- _Task item_
Show all lines of the listing that hold the word "counts".

── Supplied records

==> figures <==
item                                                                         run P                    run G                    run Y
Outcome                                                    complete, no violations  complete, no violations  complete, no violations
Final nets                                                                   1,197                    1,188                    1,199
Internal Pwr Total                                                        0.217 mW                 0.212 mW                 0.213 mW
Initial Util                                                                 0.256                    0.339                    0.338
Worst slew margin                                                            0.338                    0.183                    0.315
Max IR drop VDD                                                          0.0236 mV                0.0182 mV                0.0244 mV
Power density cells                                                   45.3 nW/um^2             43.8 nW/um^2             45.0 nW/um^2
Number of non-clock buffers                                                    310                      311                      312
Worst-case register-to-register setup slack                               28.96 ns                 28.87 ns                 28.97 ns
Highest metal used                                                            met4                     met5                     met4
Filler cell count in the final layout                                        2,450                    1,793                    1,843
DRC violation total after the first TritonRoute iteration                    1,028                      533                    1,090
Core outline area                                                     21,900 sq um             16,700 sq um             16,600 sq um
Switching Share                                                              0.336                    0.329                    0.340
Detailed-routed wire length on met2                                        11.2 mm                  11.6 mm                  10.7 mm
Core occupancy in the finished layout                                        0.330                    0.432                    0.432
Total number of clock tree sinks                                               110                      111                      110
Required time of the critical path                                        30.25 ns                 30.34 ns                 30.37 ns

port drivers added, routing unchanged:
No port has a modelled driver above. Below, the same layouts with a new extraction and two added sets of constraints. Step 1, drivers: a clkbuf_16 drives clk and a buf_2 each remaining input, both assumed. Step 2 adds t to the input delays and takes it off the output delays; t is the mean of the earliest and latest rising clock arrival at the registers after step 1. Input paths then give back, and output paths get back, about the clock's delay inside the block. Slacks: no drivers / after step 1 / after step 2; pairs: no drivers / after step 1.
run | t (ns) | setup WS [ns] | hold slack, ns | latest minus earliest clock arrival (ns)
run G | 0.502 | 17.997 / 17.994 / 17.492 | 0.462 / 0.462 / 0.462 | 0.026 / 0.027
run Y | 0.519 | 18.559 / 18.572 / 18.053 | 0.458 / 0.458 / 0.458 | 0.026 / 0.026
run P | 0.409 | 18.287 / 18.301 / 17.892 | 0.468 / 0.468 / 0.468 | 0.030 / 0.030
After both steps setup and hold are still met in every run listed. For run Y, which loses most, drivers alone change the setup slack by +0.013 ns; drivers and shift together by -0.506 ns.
Source: an optimization exercise on an open RTL-to-GDS flow (aim: small area, a short achievable clock period and few clock cycles). Production flows keep margins and buffers that such runs may drop. Only simulation tests tie the RTL to the original design; equivalence was not proved. No activity file was given, so power comes from the tool's default toggle rates.

==> run a: inputs <==
==> flow/design.v (excerpt) <==
module pwe_encoder (
    input  wire         clk,
    input  wire         rst,
    input  wire         req_valid,
    output wire         req_ready,
    input  wire [15:0]  req_opcode,
    input  wire [15:0]  req_version,
    input  wire [31:0]  req_request_id,
    input  wire [31:0]  f_status,
    input  wire [31:0]  f_word,
    input  wire [31:0]  f_vnet_id,
    input  wire [15:0]  f_vlan_id,
    input  wire [15:0]  f_port,
    input  wire [7:0]   f_src_prefix_len,
    input  wire [7:0]   f_dst_prefix_len,
    input  wire [47:0]  f_mac,
    input  wire [47:0]  f_mac2,
    input  wire [127:0] f_ip,
    input  wire [127:0] f_ip2,
    output wire         tx_valid,
    input  wire         tx_ready,
    output wire [7:0]   tx_data,
    output wire         tx_last,
    output reg          ev_valid,
    output wire [7:0]   ev_code,
    output wire [15:0]  ev_opcode,
    output wire [31:0]  ev_request_id
);
clock: 6.0 ns
lec_check: 0
cap_margin: 20
core_margin: 2
core_utilization: 30
gpl_timing_driven: 0
place_density: 0.5
setup_slack_margin: 3.2
slew_margin: 20
standard.sh (not shown) runs the stock make flow with config.mk's settings and CLKGATE_MAP_FILE= SYNTH_SCRIPT=/design/flow/synth_recipe.tcl, a recipe that flattens the netlist after the stock synthesis.
==> flow/flow/run.sh <==
#!/bin/bash
# Standard ORFS layout; the port buffers are the smallest buffer cell
# (buf_1) instead of the cell buffer_ports picks by default.
set -euo pipefail
bash standard.sh "BUFFER_PORTS_ARGS=-buffer_cell sky130_fd_sc_hd__buf_1" finish > orfs_make.log 2>&1
==> run b (differences from run a) <==
Settings changed: GPL_TIMING_DRIVEN 0 to not set, SETUP_SLACK_MARGIN 3.2 to 3.5.
==> run c (differences from run a) <==
--- a/flow/design.v
+++ b/flow/design.v
@@ -297,15 +297,15 @@
             bfull_n    = 1'b0;
             blast_n    = 1'b0;
             bsel_n     = 1'b0;
             q0v_n      = 1'b0;
             q1v_n      = 1'b0;
         end
     end
-    wire rdy_n = known_n & ~q1v_n &
+    wire rdy_n = known_r & ~finish & ~rst & ~q1v_n &
                  (~hdr_done_n & cls_p & (bcnt_n == 4'd15) & ~cfetch_n & ~cpend_n |
                   hdr_done_n & bfull_n & bsel_n & blast_n);
     wire hn_0 = fl_n[0] & fh_n[0];
     wire hn_1 = fl_n[1] & fh_n[0];
     wire hn_2 = fl_n[2] & fh_n[0];
     wire hn_3 = fl_n[3] & fh_n[0];
     wire hn_4 = fl_n[0] & fh_n[1];
@@ -332,24 +332,23 @@
     wire hn_25 = fl_n[1] & fh_n[6];
     wire hn_26 = fl_n[2] & fh_n[6];
     wire hn_27 = fl_n[3] & fh_n[6];
     wire hn_28 = fl_n[0] & fh_n[7];
     wire hn_29 = fl_n[1] & fh_n[7];
     wire hn_30 = fl_n[2] & fh_n[7];
     wire hn_31 = fl_n[3] & fh_n[7];
-    wire [8:0] cls_n = fresh ? dcls : cls_r;
-    wire cn_p = cls_n[8];
-    wire cn_c3 = cls_n[7];
-    wire cn_c4 = cls_n[6];
-    wire cn_c5 = cls_n[5];
-    wire cn_c6 = cls_n[4];
-    wire cn_c9 = cls_n[3];
-    wire cn_cc = cls_n[2];
-    wire cn_ce = cls_n[1];
-    wire cn_cf = cls_n[0];
+    wire cn_p = cls_r[8];
+    wire cn_c3 = cls_r[7];
+    wire cn_c4 = cls_r[6];
+    wire cn_c5 = cls_r[5];
+    wire cn_c6 = cls_r[4];
+    wire cn_c9 = cls_r[3];
+    wire cn_cc = cls_r[2];
+    wire cn_ce = cls_r[1];
+    wire cn_cf = cls_r[0];
     wire [35:0] sel_n;
     assign sel_n[0] = hn_0;
     assign sel_n[1] = hn_1;
     assign sel_n[2] = hn_3;
     assign sel_n[3] = hn_4;
     assign sel_n[4] = hn_5;
     assign sel_n[5] = (cn_c3 & hn_8) | (cn_c6 & hn_10) | (cn_cf & hn_16);
Settings changed: CORE_UTILIZATION 30 to 34, GPL_TIMING_DRIVEN 0 to not set, PLACE_DENSITY 0.5 to 0.7.
==> run d (differences from run a) <==
Settings changed: GPL_TIMING_DRIVEN 0 to not set, PLACE_DENSITY 0.5 to 0.4.
==> impl_metrics.json <==
{
  "run_status": "no timing/DRC/antenna violations",
  "finalPower_uw": 11380,
  "place_area_mm2": 0.01380,
  "path_depth": 5,
  "post_cts_buffers": 40,
  "nets": 2411
}
The numbers above come from run c.

==> impl_metrics.json <==
{
  "place_area_mm2": 0.01407,
  "nets": 2497,
  "run_status": "no timing/DRC/antenna violations",
  "finalPower_uw": 14080,
  "post_cts_buffers": 72
}
The numbers above come from run b.

==> impl_metrics.json <==
{
  "run_status": "no timing/DRC/antenna violations",
  "max_slew_margin_pct": 11.44,
  "finalPower_uw": 11740,
  "post_cts_buffers": 48,
  "nets": 2510,
  "place_area_mm2": 0.01401,
  "seq_cells": 140
}
The numbers above come from run a.

==> impl_metrics.json <==
{
  "run_status": "no timing/DRC/antenna violations",
  "diodes": 5,
  "place_area_mm2": 0.01385,
  "drtIter0Drc": 2338,
  "largest_reg_flops": 36,
  "largestClassByArea": "multi-input gates",
  "post_cts_buffers": 25,
  "nMultiInputCombCells": 962,
  "synth_cells": 1241
}
The numbers above come from run d.

Testbench counts of run a, summed over its fixed seeds: cycles 147,057.
Testbench counts of run b, summed over its fixed seeds: cycles 147,057.
Testbench counts of run c, summed over its fixed seeds: cycles 147,057.
Testbench counts of run d, summed over its fixed seeds: cycles 147,057.


==> trial 41 <==
pwe_encoder, a different RTL version from the one above (not shown whole).
Design pwe_encoder, start of the top module:
module pwe_encoder (
    input  wire         clk,
    input  wire         rst,
    input  wire         req_valid,
    output wire         req_ready,
    input  wire [15:0]  req_opcode,
    input  wire [15:0]  req_version,
    input  wire [31:0]  req_request_id,
    input  wire [31:0]  f_status,
    input  wire [31:0]  f_word,
    input  wire [31:0]  f_vnet_id,
    input  wire [15:0]  f_vlan_id,
    input  wire [15:0]  f_port,
    input  wire [7:0]   f_src_prefix_len,
    input  wire [7:0]   f_dst_prefix_len,
    input  wire [47:0]  f_mac,
    input  wire [47:0]  f_mac2,
    input  wire [127:0] f_ip,
    input  wire [127:0] f_ip2,
    output wire         tx_valid,
    input  wire         tx_ready,
    output wire [7:0]   tx_data,
    output wire         tx_last,
    output reg          ev_valid,
    output wire [7:0]   ev_code,
    output wire [15:0]  ev_opcode,
    output wire [31:0]  ev_request_id
);
Settings: LEC_CHECK=0, CAP_MARGIN=20, CORE_MARGIN=2, CORE_UTILIZATION=30, PLACE_DENSITY=0.5, SETUP_SLACK_MARGIN=3.2, SLEW_MARGIN=20; clock period 6.0 ns.
Scripts as last shown in full above: flow/flow/run.sh
==> build 81 (differences from trial 41) <==
--- a/flow/design.v
+++ b/flow/design.v
@@ -55,10 +55,11 @@
     reg        ev_p;          
     reg [3:0]  fl;            
     reg [7:0]  fh;            
     reg        cfetch;        
     reg        cpend;         
+    reg        cfirst;        
     reg [15:0] hw_r;
     reg [31:0] crc;
     reg [3:0]  bcnt;          
     reg        hdr_done;      
     reg        bfull;         
@@ -183,11 +184,12 @@
             for (i = 0; i < 8; i = i + 1)
                 r = r[0] ? ((r >> 1) ^ 32'hEDB88320) : (r >> 1);
             crc32_byte = r;
         end
     endfunction
-    wire [31:0] crc_next = crc32_byte(crc32_byte(crc, hw_r[15:8]), hw_r[7:0]);
+    wire [31:0] crc_base = cfirst ? 32'hFFFFFFFF : crc;
+    wire [31:0] crc_next = crc32_byte(crc32_byte(crc_base, hw_r[15:8]), hw_r[7:0]);
     wire [31:0] crc_fin  = ~crc;
     reg [7:0] hbyte;
     always @(*) begin
         case (bcnt)
             4'd0:  hbyte = req_version[15:8];
@@ -229,11 +231,11 @@
         if (fresh)
             cls_r <= dcls;
         if (cfetch | bfet)
             hw_r <= hw;
         if (fresh)
-            crc <= req_request_id | {32{dknown}};
+            crc <= req_request_id;
         else if (cpend & known_r)
             crc <= crc_next;
         if (q1v) begin
             if (pop)
                 q0 <= q1;
@@ -241,11 +243,11 @@
             q0 <= pbyte;
         end else if (push) begin
             q1 <= pbyte;
         end
     end
-    reg        fresh_n, known_n, ev_p_n, ev_n, cfetch_n, cpend_n;
+    reg        fresh_n, known_n, ev_p_n, ev_n, cfetch_n, cpend_n, cfirst_n;
     reg        hdr_done_n, bfull_n, blast_n, bsel_n, q0v_n, q1v_n;
     reg [3:0]  fl_n, bcnt_n;
     reg [7:0]  fh_n;
     always @(*) begin
         fresh_n    = fresh;
@@ -254,10 +256,11 @@
         ev_n       = ev_p;
         fl_n       = fl;
         fh_n       = fh;
         cfetch_n   = cfetch;
         cpend_n    = cpend;
+        cfirst_n   = cfirst;
         bcnt_n     = bcnt;
         hdr_done_n = hdr_done;
         bfull_n    = bfull;
         blast_n    = blast;
         bsel_n     = bsel;
@@ -278,10 +281,11 @@
             known_n    = 1'b0;
             fl_n       = 4'b0001;
             fh_n       = 8'b00000001;
             cfetch_n   = 1'b1;
             cpend_n    = 1'b0;
+            cfirst_n   = 1'b1;
             bcnt_n     = 4'd0;
             hdr_done_n = 1'b0;
             bfull_n    = 1'b0;
             blast_n    = 1'b0;
             bsel_n     = 1'b0;
@@ -289,10 +293,12 @@
             if (fresh & req_valid) begin
                 fresh_n = 1'b0;
                 known_n = dknown;
             end
             cpend_n = cfetch & adv;
+            if (cpend & known_r)
+                cfirst_n = 1'b0;
             if (cfetch & adv) begin
                 if (~fresh & at_last) begin
                     cfetch_n = 1'b0;
                     fl_n     = 4'b0001;
                     fh_n     = 8'b00000100;
@@ -325,10 +331,11 @@
             ev_n       = 1'b0;
             fl_n       = 4'b0001;
             fh_n       = 8'b00000001;
             cfetch_n   = 1'b1;
             cpend_n    = 1'b0;
+            cfirst_n   = 1'b1;
             bcnt_n     = 4'd0;
             hdr_done_n = 1'b0;
             bfull_n    = 1'b0;
             blast_n    = 1'b0;
             bsel_n     = 1'b0;
@@ -346,10 +353,11 @@
         ev_valid <= ev_n;
         fl       <= fl_n;
         fh       <= fh_n;
         cfetch   <= cfetch_n;
         cpend    <= cpend_n;
+        cfirst   <= cfirst_n;
         bcnt     <= bcnt_n;
         hdr_done <= hdr_done_n;
         bfull    <= bfull_n;
         blast    <= blast_n;
         bsel     <= bsel_n;
==> comparison table <==
Status: build 81 no timing/DRC/antenna violations; trial 41 no timing/DRC/antenna violations
Instance area at placement: build 81 0.0135 mm^2; trial 41 0.0134 mm^2
Final period util: build 81 50.7%; trial 41 50.0%
Register bit count reported by yosys: build 81 105; trial 41 104
Number of vias in the routed layout: build 81 15805; trial 41 15933
Met3 layer wire length in the routed design: build 81 10400 um; trial 41 12400 um
Switching part of the total: build 81 43.5%; trial 41 44.1%
Adder and majority gate portion of the synthesized area: build 81 0.583%; trial 41 0.585%
Relative contribution of combinational cells to total power: build 81 64.9%; trial 41 83.8%
Met2 track demand over resource in global routing: build 81 77.9%; trial 41 75.9%
Setup Skew: build 81 13.8 ps; trial 41 14.6 ps
Met3 Resource Use GR: build 81 11.2%; trial 41 17.1%
Via count of the first global-routing pass: build 81 14346; trial 41 14270
Proportion of netlist area held by the largest area contributor: build 81 21.0%; trial 41 21.1%
Sequential share of cell area: build 81 18.5%; trial 41 18.8%
Clock transition at the register clock pins on the worst setup and hold paths after CTS: build 81 100 ps; trial 41 90 ps
Max Fanout on Critical Path: build 81 9; trial 41 29
Peak supply drop: build 81 0.239 mV; trial 41 0.988 mV
Setup slack of the most critical reg-to-reg path: build 81 2960 ps; trial 41 3000 ps
Min Clock Period, post-route: build 81 3040 ps; trial 41 3000 ps
Total area of multi-input combinational cells: build 81 0.00819 mm^2; trial 41 0.00793 mm^2
Share of synthesized cell area in and, or, nand and nor gates: build 81 13.1%; trial 41 13.0%
Height of the die: build 81 193 um; trial 41 193 um
P_int: build 81 3.11 mW; trial 41 7.18 mW
Post-DP HPWL: build 81 80700 um; trial 41 83400 um
Area growth from synthesis to final layout: build 81 44.7%; trial 41 41.3%
Worst-case headroom to the max-slew limit: build 81 24.1%; trial 41 32.3%
Testbench counts of trial 41, summed over its fixed seeds: cycles 147,057.
Testbench counts of build 81, summed over its fixed seeds: cycles 147,057.

==> separate check: timing with driven ports <==
The results above use ideal ports. As a check the final layouts listed here were re-extracted and re-timed, cells and wires unchanged. Step 1 sets driving cells, clkbuf_16 on the clock port and buf_2 on the other inputs (assumed; they add their load-dependent delay and slew). Step 2 moves the port delays by t, midway between the first and last clock arrival at a register: inputs arrive t later, outputs are due t later. That takes back most of the time a late clock gives input paths. a / b / c = ideal / step 1 / step 2; a / b = the first two.
run	t, ns	setup WS [ns]	worst setup path at the end	worst data-port slew with drivers (ns)
run a	0.512	3.056 / 3.056 / 2.674	input to register	0.18
run b	0.502	3.263 / 3.263 / 2.916	input to register	0.17
run c	0.494	3.029 / 3.029 / 2.564	input to register	0.18
run d	0.491	3.127 / 3.127 / 2.674	input to register	0.17
trial 41	0.434	3.003 / 3.003 / 2.728	input to register	0.26
build 81	0.437	2.959 / 2.959 / 2.741	input to register	0.24
After both steps every run listed still meets setup and hold. The setup slack of run c, which loses most, moves by 0.000 ns with the drivers and by -0.465 ns with both steps.
What follows belongs to an exercise in optimizing a design on an open flow for small area, a short achievable clock period and few clock cycles; a production flow would make more cautious choices. Function was checked by simulation only, so behaviour that the tests miss may differ from the original. Power and IR drop assume default switching activity.

===== flow/run.sh =====
#!/bin/bash
# synth_recipe.tcl (not shown) runs the flow's synth.tcl, then flattens the netlist and writes it again
# the make line also repeats each setting of config.mk as NAME=value (left out here)
make -C /OpenROAD-flow-scripts/flow DESIGN_CONFIG=/design/flow/config.mk WORK_HOME=/design/flow/orfs CLKGATE_MAP_FILE= SYNTH_SCRIPT=/design/flow/synth_recipe.tcl finish

===== flow/config.mk =====
export PLATFORM = sky130hd
export DESIGN_NAME = flash_prog
export DESIGN_NICKNAME = flash_prog
export VERILOG_FILES = /design/flow/design.v
export SDC_FILE = /design/flow/constraint.sdc
export NUM_CORES = 4
export LEC_CHECK = 0
export CAP_MARGIN = 20
export CORE_MARGIN = 2
export CORE_UTILIZATION = 40
export SLEW_MARGIN = 20

===== flow/constraint.sdc =====
create_clock -name core_clock -period 8.0 [get_ports {clk}]
set_input_delay 1.6000 -clock core_clock [delete_from_list [all_inputs] [get_ports {clk}]]
set_output_delay 1.6000 -clock core_clock [all_outputs]
set_load 0.01 [all_outputs]

===== flow/design.v =====
module flash_seq (
    input             clk,
    input             rst,
    input             start,
    input      [2:0]  op,
    input             family_b,    
    input      [3:0]  mask,        
    input      [21:0] addr,        
    input      [21:0] len,         
    input      [31:0] wdata,       
    input             verify,      
    output reg        done,
    output reg [31:0] rd,          
    output reg [31:0] id_mfr,
    output reg [31:0] id_dev,
    output reg        bus_req,
    output reg        bus_we,
    output reg [20:0] bus_addr,
    output reg [31:0] bus_wdata,
    input             bus_ack,
    input      [31:0] bus_rdata
);
    localparam OP_IDENT      = 3'd0;
    localparam OP_ERASE_ALL  = 3'd1;
    localparam OP_ERASE_SECT = 3'd2;
    localparam OP_PROG_BEGIN = 3'd3;
    localparam OP_PROG_WORD  = 3'd4;
    localparam OP_PROG_END   = 3'd5;
    localparam OP_READ       = 3'd6;
    localparam S_IDLE    = 5'd0;
    localparam S_UL1     = 5'd1;
    localparam S_UL2     = 5'd2;
    localparam S_CMD     = 5'd3;
    localparam S_SECT    = 5'd4;
    localparam S_BOOT    = 5'd5;
    localparam S_ID_MFR  = 5'd6;
    localparam S_ID_DEV  = 5'd7;
    localparam S_ID_EXIT = 5'd8;
    localparam S_BYP_A0  = 5'd9;
    localparam S_DATA    = 5'd10;
    localparam S_POLL0   = 5'd11;
    localparam S_POLL    = 5'd12;
    localparam S_VERIFY  = 5'd13;
    localparam S_BEXIT1  = 5'd14;
    localparam S_BEXIT2  = 5'd15;
    localparam S_READ    = 5'd16;
    localparam S_DONE    = 5'd17;
    reg [4:0]  state;
    reg [2:0]  cur_op;
    reg        second;       
    reg [3:0]  m;            
    reg [21:0] a;            
    reg [9:0]  sect_left;    
    reg [1:0]  boot_idx;     
    reg [31:0] word;         
    reg        do_verify;
    reg [31:0] prev;         
    wire [20:0] ua1 = family_b ? 21'h0AAAAA : 21'h155555;
    wire [20:0] ua2 = family_b ? 21'h155555 : 21'h0AAAAA;
    wire [31:0] lm = {{8{m[3]}}, {8{m[2]}}, {8{m[1]}}, {8{m[0]}}};
    function [31:0] rep;
        input [7:0] b;
        rep = {b, b, b, b};
    endfunction
    reg [7:0] cmd_byte;
    always @(*) begin
        case (cur_op)
            OP_IDENT:      cmd_byte = 8'h90;
            OP_ERASE_ALL:  cmd_byte = second ? 8'h10 : 8'h80;
            OP_ERASE_SECT: cmd_byte = 8'h80;
            OP_PROG_BEGIN: cmd_byte = 8'h20;
            default:       cmd_byte = 8'hA0;
        endcase
    end
    reg [20:0] boot_addr;
    always @(*) begin
        case (boot_idx)
            2'd0:    boot_addr = 21'h004000;
            2'd1:    boot_addr = 21'h006000;
            default: boot_addr = 21'h008000;
        endcase
    end
    always @(*) begin
        bus_req   = 1'b1;
        bus_we    = 1'b1;
        bus_addr  = 21'd0;
        bus_wdata = 32'd0;
        case (state)
            S_UL1:     begin bus_addr = ua1; bus_wdata = rep(8'hAA) & lm; end
            S_UL2:     begin bus_addr = ua2; bus_wdata = rep(8'h55) & lm; end
            S_CMD:     begin bus_addr = ua1; bus_wdata = rep(cmd_byte) & lm; end
            S_SECT:    begin bus_addr = a[20:0]; bus_wdata = rep(8'h30) & lm; end
            S_BOOT:    begin bus_addr = boot_addr; bus_wdata = rep(8'h30) & lm; end
            S_ID_MFR:  begin bus_we = 1'b0; bus_addr = 21'd0; end
            S_ID_DEV:  begin bus_we = 1'b0; bus_addr = family_b ? 21'd2 : 21'd1; end
            S_ID_EXIT: begin bus_addr = 21'd0; bus_wdata = rep(8'hF0); end
            S_BYP_A0:  begin bus_addr = 21'd0; bus_wdata = rep(8'hA0) & lm; end
            S_DATA:    begin bus_addr = a[20:0]; bus_wdata = word & lm; end
            S_POLL0,
            S_POLL:    begin bus_we = 1'b0; bus_addr = 21'd0; end
            S_VERIFY,
            S_READ:    begin bus_we = 1'b0; bus_addr = a[20:0]; end
            S_BEXIT1:  begin bus_addr = 21'd0; bus_wdata = rep(8'h90) & lm; end
            S_BEXIT2:  begin bus_addr = 21'd0; bus_wdata = 32'd0; end
            default:   begin bus_req = 1'b0; bus_we = 1'b0; end
        endcase
    end
    wire [21:0] ss = family_b ? 22'h010000 : 22'h001000;
    always @(posedge clk) begin
        done <= 1'b0;
        if (rst) begin
            state <= S_IDLE;
        end else begin
            case (state)
                S_IDLE: if (start) begin
                    cur_op    <= op;
                    second    <= 1'b0;
                    m         <= (op == OP_IDENT) ? 4'hF : mask;
                    a         <= addr;
                    word      <= wdata;
                    do_verify <= verify;
                    boot_idx  <= 2'd0;
                    sect_left <= family_b ? {4'd0, len[21:16]} : len[21:12];
                    case (op)
                        OP_IDENT, OP_ERASE_ALL: state <= S_UL1;
                        OP_ERASE_SECT:
                            if (!family_b && (len[21:12] == 10'd0)) state <= S_DONE;
                            else state <= S_UL1;
                        OP_PROG_BEGIN: state <= family_b ? S_UL1 : S_DONE;
                        OP_PROG_WORD:  state <= family_b ? S_BYP_A0 : S_UL1;
                        OP_PROG_END:   state <= family_b ? S_BEXIT1 : S_DONE;
                        default:       state <= S_READ;
                    endcase
                end
                S_UL1: if (bus_ack) state <= S_UL2;
                S_UL2: if (bus_ack) begin
                    if (cur_op == OP_ERASE_SECT && second)
                        state <= (sect_left == 10'd0) ? S_POLL0 : S_SECT;
                    else
                        state <= S_CMD;
                end
                S_CMD: if (bus_ack) begin
                    case (cur_op)
                        OP_IDENT: state <= S_ID_MFR;
                        OP_ERASE_ALL, OP_ERASE_SECT:
                            if (!second) begin
                                second <= 1'b1;
                                state  <= S_UL1;
                            end else begin
                                state <= S_POLL0;
                            end
                        OP_PROG_BEGIN: state <= S_DONE;
                        default:       state <= S_DATA;
                    endcase
                end
                S_SECT: if (bus_ack) begin
                    if (!family_b) begin
                        state <= S_POLL0;
                    end else if (a == 22'd0) begin
                        state <= S_BOOT;
                    end else begin
                        a         <= a + ss;
                        sect_left <= sect_left - 10'd1;
                        state     <= (sect_left == 10'd1) ? S_POLL0 : S_SECT;
                    end
                end
                S_BOOT: if (bus_ack) begin
                    boot_idx <= boot_idx + 2'd1;
                    if (boot_idx == 2'd2) begin
                        a         <= a + ss;
                        sect_left <= sect_left - 10'd1;
                        state     <= (sect_left == 10'd1) ? S_POLL0 : S_SECT;
                    end
                end
                S_ID_MFR: if (bus_ack) begin
                    id_mfr <= bus_rdata;
                    state  <= S_ID_DEV;
                end
                S_ID_DEV: if (bus_ack) begin
                    id_dev <= bus_rdata;
                    state  <= S_ID_EXIT;
                end
                S_ID_EXIT: if (bus_ack) state <= S_DONE;
                S_BYP_A0:  if (bus_ack) state <= S_DATA;
                S_DATA:    if (bus_ack) state <= S_POLL0;
                S_POLL0: if (bus_ack) begin
                    prev  <= bus_rdata;
                    state <= S_POLL;
                end
                S_POLL: if (bus_ack) begin
                    prev <= bus_rdata;
                    if (bus_rdata == prev) begin
                        case (cur_op)
                            OP_ERASE_SECT:
                                if (!family_b) begin
                                    a         <= a + ss;
                                    sect_left <= sect_left - 10'd1;
                                    second    <= 1'b0;
                                    state     <= (sect_left == 10'd1) ? S_DONE : S_UL1;
                                end else begin
                                    state <= S_DONE;
                                end
                            OP_PROG_WORD: state <= do_verify ? S_VERIFY : S_DONE;
                            default:      state <= S_DONE;
                        endcase
                    end
                end
                S_VERIFY, S_READ: if (bus_ack) begin
                    rd    <= bus_rdata;
                    state <= S_DONE;
                end
                S_BEXIT1: if (bus_ack) state <= S_BEXIT2;
                S_BEXIT2: if (bus_ack) state <= S_DONE;
                S_DONE: begin
                    done  <= 1'b1;
                    state <= S_IDLE;
                end
                default: state <= S_IDLE;
            endcase
        end
    end
endmodule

────

- _Solved exercise_
Testbench counts of run a, summed over its fixed seeds: cycles 147,057.
Testbench counts of run b, summed over its fixed seeds: cycles 147,057.
Testbench counts of run c, summed over its fixed seeds: cycles 147,057.
Testbench counts of run d, summed over its fixed seeds: cycles 147,057.
Testbench counts of trial 41, summed over its fixed seeds: cycles 147,057.
Testbench counts of build 81, summed over its fixed seeds: cycles 147,057.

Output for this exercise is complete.